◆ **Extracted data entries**
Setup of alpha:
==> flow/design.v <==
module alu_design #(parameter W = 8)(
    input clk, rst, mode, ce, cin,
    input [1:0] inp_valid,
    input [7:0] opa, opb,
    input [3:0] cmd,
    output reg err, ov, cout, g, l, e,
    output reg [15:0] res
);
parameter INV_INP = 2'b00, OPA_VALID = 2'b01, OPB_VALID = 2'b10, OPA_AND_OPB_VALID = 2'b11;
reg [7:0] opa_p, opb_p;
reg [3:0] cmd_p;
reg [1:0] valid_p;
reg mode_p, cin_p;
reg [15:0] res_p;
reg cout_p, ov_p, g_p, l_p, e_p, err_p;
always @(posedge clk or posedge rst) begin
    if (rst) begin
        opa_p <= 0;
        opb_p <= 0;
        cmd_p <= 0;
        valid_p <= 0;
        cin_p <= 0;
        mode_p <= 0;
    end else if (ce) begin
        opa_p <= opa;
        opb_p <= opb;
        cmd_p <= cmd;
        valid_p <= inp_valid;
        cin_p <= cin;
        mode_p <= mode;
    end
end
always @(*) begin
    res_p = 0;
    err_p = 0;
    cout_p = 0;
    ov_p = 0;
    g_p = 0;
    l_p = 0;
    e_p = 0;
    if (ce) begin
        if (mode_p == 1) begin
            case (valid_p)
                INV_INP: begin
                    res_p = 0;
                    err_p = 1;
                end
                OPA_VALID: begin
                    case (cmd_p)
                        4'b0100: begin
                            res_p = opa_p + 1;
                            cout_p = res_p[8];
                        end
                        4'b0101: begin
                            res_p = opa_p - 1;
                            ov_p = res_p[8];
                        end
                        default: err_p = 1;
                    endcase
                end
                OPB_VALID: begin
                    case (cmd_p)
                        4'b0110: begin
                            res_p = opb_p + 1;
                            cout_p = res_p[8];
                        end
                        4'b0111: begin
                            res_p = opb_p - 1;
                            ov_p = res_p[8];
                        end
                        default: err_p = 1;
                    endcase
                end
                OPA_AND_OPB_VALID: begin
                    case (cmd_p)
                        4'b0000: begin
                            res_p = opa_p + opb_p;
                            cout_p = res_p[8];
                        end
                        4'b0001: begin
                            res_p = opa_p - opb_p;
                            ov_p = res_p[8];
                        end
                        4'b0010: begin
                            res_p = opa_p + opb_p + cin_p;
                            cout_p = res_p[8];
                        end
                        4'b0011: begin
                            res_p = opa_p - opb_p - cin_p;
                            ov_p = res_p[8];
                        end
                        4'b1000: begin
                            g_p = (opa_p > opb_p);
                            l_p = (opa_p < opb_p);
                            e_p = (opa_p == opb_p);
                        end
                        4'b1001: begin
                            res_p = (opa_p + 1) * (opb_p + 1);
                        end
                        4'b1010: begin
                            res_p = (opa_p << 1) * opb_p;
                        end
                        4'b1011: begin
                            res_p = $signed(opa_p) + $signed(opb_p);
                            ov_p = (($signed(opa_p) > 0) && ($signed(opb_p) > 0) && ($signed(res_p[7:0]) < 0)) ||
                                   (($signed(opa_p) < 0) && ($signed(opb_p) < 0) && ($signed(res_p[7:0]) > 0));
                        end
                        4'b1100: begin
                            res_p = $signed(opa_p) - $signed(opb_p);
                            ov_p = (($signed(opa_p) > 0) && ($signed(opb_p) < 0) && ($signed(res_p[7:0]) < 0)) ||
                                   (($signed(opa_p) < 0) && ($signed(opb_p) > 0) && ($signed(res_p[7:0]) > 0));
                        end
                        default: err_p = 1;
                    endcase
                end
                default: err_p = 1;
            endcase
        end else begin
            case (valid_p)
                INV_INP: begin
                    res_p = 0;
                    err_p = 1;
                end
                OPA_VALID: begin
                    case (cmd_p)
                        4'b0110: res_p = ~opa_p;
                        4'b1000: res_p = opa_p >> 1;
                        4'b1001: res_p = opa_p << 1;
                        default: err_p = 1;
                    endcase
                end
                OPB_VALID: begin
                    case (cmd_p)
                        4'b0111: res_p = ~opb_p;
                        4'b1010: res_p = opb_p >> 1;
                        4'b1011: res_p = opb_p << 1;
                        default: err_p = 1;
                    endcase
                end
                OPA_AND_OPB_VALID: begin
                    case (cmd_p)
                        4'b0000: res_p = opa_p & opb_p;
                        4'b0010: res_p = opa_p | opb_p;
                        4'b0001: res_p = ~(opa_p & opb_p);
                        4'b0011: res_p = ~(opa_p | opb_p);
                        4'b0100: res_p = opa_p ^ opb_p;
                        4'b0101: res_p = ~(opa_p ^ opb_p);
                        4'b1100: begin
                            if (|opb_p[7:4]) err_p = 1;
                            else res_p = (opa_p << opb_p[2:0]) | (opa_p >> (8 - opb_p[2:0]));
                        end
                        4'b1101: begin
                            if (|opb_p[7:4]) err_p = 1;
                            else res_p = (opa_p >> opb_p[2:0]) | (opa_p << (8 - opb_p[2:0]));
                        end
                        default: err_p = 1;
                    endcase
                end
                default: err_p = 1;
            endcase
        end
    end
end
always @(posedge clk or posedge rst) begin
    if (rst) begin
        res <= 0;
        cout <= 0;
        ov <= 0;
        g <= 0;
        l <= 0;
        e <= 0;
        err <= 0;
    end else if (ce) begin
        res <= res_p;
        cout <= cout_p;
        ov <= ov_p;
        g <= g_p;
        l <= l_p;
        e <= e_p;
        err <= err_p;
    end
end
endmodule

...

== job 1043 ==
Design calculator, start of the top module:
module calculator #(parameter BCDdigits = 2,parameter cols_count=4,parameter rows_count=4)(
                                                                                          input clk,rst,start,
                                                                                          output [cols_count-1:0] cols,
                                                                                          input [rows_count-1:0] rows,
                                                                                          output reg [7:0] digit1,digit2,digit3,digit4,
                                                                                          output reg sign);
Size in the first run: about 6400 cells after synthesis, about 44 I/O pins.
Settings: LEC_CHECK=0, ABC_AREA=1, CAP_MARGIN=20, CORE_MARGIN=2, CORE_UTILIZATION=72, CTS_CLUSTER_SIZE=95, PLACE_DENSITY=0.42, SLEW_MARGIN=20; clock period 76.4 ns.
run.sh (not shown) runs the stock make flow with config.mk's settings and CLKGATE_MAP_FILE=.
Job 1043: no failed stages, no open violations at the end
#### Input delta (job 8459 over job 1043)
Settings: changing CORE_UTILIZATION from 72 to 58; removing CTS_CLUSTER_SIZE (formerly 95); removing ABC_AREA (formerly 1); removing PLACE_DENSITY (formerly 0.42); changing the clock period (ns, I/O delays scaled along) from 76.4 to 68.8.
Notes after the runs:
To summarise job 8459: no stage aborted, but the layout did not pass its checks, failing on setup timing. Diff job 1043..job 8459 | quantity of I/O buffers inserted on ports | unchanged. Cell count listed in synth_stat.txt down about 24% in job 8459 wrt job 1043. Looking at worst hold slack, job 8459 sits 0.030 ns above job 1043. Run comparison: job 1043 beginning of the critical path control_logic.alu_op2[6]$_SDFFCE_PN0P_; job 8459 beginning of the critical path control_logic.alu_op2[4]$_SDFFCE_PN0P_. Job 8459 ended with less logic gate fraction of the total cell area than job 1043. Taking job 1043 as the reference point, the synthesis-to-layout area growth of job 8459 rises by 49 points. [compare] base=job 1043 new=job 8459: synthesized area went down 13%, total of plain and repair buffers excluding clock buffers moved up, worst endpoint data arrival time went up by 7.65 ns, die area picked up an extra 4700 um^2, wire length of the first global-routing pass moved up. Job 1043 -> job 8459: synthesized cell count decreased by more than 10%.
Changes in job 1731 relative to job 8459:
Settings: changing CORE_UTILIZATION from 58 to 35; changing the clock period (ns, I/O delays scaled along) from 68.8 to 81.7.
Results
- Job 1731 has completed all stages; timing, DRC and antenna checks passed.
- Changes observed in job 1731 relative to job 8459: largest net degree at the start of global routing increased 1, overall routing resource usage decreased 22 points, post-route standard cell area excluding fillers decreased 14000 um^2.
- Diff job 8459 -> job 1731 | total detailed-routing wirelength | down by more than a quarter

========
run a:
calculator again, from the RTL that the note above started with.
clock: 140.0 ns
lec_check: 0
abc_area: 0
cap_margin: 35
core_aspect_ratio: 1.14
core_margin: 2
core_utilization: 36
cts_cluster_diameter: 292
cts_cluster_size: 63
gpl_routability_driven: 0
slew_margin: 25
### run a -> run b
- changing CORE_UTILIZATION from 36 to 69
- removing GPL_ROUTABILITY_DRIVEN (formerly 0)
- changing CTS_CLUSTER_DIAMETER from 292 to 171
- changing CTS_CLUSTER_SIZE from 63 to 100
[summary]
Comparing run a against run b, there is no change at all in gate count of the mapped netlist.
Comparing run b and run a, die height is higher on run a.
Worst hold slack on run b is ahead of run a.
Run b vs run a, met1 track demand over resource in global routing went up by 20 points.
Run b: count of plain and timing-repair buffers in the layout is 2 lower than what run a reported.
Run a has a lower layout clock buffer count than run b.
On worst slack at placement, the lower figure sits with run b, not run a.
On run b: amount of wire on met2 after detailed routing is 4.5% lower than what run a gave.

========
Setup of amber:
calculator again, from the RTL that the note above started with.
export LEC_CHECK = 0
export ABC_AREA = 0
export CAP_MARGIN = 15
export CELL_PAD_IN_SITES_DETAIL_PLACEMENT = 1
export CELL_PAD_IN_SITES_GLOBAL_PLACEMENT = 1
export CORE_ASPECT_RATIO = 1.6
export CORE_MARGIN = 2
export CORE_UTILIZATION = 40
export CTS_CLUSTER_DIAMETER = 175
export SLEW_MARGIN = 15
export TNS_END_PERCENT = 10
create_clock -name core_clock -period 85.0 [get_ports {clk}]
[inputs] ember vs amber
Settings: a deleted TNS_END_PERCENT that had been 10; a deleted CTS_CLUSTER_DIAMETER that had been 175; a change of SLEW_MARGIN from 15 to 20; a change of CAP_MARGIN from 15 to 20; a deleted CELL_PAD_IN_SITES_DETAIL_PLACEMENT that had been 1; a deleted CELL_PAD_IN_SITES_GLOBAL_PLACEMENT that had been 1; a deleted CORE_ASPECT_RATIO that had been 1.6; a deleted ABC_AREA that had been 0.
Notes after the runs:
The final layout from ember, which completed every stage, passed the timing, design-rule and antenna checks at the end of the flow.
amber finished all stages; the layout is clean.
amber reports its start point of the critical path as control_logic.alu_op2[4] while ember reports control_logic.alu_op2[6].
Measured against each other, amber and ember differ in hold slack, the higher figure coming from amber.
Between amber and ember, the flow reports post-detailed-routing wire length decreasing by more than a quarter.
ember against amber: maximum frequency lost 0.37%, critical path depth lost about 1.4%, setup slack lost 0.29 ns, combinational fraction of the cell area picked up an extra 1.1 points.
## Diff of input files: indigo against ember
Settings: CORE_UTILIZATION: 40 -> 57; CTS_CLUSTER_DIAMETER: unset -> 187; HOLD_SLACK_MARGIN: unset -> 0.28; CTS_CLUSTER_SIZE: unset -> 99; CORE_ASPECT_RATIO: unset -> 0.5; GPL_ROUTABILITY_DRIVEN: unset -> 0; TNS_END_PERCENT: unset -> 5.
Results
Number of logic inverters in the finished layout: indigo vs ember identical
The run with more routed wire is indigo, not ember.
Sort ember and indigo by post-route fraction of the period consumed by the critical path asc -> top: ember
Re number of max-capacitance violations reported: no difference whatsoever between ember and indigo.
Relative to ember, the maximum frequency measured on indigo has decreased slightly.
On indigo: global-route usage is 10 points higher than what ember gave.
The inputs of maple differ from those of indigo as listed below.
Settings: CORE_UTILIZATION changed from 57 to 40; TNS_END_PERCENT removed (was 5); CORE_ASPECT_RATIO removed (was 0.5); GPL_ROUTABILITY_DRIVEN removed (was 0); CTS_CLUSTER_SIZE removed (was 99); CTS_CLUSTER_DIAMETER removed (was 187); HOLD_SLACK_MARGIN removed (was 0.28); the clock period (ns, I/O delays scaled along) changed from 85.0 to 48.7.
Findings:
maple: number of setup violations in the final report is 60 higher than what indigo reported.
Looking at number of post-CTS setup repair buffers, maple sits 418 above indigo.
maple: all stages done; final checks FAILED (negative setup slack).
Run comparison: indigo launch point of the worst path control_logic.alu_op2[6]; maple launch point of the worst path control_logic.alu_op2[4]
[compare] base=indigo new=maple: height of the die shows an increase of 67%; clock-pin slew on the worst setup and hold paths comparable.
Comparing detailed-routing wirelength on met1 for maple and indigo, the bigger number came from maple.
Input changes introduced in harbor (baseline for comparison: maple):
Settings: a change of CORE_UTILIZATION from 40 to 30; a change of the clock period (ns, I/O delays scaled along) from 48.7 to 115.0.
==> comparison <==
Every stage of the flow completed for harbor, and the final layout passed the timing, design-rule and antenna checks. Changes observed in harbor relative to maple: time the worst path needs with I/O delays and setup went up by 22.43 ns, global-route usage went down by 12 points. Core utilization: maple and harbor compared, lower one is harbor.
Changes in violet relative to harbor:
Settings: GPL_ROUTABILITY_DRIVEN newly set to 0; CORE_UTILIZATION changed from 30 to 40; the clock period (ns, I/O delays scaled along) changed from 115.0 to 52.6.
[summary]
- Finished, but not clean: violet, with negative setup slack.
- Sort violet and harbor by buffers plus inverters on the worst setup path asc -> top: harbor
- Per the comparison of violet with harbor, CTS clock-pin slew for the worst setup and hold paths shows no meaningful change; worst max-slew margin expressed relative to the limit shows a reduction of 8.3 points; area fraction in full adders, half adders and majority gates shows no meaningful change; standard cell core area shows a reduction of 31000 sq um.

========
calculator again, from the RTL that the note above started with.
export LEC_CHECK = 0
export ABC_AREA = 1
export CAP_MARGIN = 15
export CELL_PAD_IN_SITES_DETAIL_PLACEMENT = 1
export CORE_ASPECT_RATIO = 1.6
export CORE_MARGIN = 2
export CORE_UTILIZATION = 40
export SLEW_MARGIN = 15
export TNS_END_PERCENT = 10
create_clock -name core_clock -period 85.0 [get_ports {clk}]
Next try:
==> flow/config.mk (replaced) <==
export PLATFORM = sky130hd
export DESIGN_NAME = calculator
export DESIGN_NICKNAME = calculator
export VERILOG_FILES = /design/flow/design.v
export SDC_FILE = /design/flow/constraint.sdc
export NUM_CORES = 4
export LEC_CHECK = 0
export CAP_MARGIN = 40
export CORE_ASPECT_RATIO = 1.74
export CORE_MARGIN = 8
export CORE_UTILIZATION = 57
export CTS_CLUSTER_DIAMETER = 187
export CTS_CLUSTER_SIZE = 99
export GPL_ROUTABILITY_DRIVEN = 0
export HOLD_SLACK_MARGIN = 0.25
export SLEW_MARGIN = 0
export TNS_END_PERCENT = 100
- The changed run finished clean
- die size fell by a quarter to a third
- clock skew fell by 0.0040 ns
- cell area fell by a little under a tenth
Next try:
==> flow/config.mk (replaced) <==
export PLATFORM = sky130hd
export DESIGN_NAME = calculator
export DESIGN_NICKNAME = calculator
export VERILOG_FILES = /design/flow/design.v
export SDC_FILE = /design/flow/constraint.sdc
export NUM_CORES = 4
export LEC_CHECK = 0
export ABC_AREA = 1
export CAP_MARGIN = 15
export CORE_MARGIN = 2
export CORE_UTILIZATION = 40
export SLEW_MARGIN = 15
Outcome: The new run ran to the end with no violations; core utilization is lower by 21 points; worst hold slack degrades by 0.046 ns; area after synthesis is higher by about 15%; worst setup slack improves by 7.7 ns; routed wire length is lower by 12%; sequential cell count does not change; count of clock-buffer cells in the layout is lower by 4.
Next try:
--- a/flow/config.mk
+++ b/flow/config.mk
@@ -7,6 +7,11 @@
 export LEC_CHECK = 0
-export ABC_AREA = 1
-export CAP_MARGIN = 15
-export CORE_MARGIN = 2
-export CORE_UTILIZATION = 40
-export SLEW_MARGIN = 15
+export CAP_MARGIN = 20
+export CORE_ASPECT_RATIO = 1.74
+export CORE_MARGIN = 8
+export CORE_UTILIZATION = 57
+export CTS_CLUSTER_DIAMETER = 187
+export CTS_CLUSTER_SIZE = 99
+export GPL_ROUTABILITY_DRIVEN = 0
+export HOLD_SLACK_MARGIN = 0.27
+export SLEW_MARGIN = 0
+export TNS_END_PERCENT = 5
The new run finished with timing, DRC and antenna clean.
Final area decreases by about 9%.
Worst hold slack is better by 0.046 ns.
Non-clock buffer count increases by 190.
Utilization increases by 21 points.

...

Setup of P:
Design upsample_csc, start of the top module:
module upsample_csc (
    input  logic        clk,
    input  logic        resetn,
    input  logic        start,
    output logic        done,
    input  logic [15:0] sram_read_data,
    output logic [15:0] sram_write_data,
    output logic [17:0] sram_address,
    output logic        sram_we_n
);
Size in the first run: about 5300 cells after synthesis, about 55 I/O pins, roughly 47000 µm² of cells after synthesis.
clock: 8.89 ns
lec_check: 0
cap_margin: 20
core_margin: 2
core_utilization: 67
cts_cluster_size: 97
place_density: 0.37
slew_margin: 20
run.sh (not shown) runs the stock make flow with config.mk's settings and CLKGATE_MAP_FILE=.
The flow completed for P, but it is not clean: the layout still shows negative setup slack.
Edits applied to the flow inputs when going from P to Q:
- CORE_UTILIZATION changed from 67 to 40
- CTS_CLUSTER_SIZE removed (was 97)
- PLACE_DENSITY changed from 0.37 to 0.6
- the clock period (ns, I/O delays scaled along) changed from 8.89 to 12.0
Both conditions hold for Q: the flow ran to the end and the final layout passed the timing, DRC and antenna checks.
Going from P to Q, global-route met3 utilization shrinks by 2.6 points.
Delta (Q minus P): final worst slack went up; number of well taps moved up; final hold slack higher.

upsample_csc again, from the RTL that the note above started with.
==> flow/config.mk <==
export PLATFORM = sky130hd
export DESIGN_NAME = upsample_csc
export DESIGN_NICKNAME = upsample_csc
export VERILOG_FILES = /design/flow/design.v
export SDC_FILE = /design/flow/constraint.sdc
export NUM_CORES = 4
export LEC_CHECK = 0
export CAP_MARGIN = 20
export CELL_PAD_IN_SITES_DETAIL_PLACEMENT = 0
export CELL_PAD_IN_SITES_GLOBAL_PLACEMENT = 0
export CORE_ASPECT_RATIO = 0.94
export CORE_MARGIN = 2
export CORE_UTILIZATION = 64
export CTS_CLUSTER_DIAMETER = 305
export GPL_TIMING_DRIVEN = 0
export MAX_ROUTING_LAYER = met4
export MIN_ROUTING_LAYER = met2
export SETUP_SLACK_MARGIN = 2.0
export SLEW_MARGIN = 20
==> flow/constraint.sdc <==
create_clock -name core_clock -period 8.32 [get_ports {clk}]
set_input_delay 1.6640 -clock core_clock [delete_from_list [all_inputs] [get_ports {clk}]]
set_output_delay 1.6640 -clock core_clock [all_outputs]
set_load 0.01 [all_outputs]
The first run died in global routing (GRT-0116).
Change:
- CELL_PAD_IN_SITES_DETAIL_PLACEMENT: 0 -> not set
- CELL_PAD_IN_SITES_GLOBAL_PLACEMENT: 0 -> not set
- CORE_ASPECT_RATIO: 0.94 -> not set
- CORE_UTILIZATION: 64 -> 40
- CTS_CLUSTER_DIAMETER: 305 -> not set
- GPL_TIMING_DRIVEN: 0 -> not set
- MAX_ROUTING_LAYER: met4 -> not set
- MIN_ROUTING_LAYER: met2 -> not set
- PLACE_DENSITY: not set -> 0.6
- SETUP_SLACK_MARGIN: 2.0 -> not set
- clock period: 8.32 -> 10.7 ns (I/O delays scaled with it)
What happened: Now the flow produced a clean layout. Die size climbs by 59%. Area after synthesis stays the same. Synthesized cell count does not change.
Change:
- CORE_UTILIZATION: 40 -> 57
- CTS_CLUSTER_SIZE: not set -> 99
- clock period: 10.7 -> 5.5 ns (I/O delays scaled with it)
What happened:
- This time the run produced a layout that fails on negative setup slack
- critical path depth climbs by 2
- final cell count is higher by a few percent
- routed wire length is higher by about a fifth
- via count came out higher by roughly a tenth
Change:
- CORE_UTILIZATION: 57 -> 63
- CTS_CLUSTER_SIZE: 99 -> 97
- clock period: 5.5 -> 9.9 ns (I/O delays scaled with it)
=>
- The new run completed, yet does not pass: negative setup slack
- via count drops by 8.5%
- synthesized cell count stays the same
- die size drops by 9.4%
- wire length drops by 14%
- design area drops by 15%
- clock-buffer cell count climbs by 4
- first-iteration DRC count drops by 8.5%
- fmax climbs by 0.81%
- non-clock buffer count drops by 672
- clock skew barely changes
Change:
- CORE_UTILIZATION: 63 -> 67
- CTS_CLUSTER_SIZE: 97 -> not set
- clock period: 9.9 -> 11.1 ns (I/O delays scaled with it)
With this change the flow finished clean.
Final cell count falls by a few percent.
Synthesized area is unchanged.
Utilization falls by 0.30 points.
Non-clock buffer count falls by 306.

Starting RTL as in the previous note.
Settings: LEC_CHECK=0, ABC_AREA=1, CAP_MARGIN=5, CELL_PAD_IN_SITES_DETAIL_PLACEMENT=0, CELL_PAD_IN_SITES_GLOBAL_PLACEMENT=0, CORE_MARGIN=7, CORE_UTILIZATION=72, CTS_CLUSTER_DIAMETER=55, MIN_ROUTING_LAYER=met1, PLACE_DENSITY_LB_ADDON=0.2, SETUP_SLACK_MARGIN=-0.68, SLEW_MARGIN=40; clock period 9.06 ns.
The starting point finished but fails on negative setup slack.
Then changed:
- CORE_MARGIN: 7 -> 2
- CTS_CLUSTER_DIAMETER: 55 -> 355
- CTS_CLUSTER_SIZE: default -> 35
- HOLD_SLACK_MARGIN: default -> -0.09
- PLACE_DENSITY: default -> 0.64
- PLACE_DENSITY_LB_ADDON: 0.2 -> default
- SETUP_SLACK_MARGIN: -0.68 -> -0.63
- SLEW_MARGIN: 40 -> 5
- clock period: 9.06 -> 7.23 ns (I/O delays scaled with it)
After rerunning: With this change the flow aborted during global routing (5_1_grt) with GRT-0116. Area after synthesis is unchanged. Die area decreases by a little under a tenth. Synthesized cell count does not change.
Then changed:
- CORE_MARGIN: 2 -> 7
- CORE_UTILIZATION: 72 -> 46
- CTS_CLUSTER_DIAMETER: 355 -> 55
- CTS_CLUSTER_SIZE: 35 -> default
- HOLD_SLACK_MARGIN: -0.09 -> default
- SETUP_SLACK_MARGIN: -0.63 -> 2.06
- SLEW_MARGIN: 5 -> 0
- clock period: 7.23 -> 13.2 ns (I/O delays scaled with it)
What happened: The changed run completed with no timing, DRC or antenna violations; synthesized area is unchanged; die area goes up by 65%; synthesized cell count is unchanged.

◆ **Task to complete**
Once you find the line with "- SETUP_SLACK_MARGIN: -0.63 -> 2.06" above, print it and every line after it up to and including the line with "What happened: The", exactly as written and nothing else.

◆ **Output of the exercise**
- SETUP_SLACK_MARGIN: -0.63 -> 2.06
- SLEW_MARGIN: 5 -> 0
- clock period: 7.23 -> 13.2 ns (I/O delays scaled with it)
What happened: The changed run completed with no timing, DRC or antenna violations; synthesized area is unchanged; die area goes up by 65%; synthesized cell count is unchanged.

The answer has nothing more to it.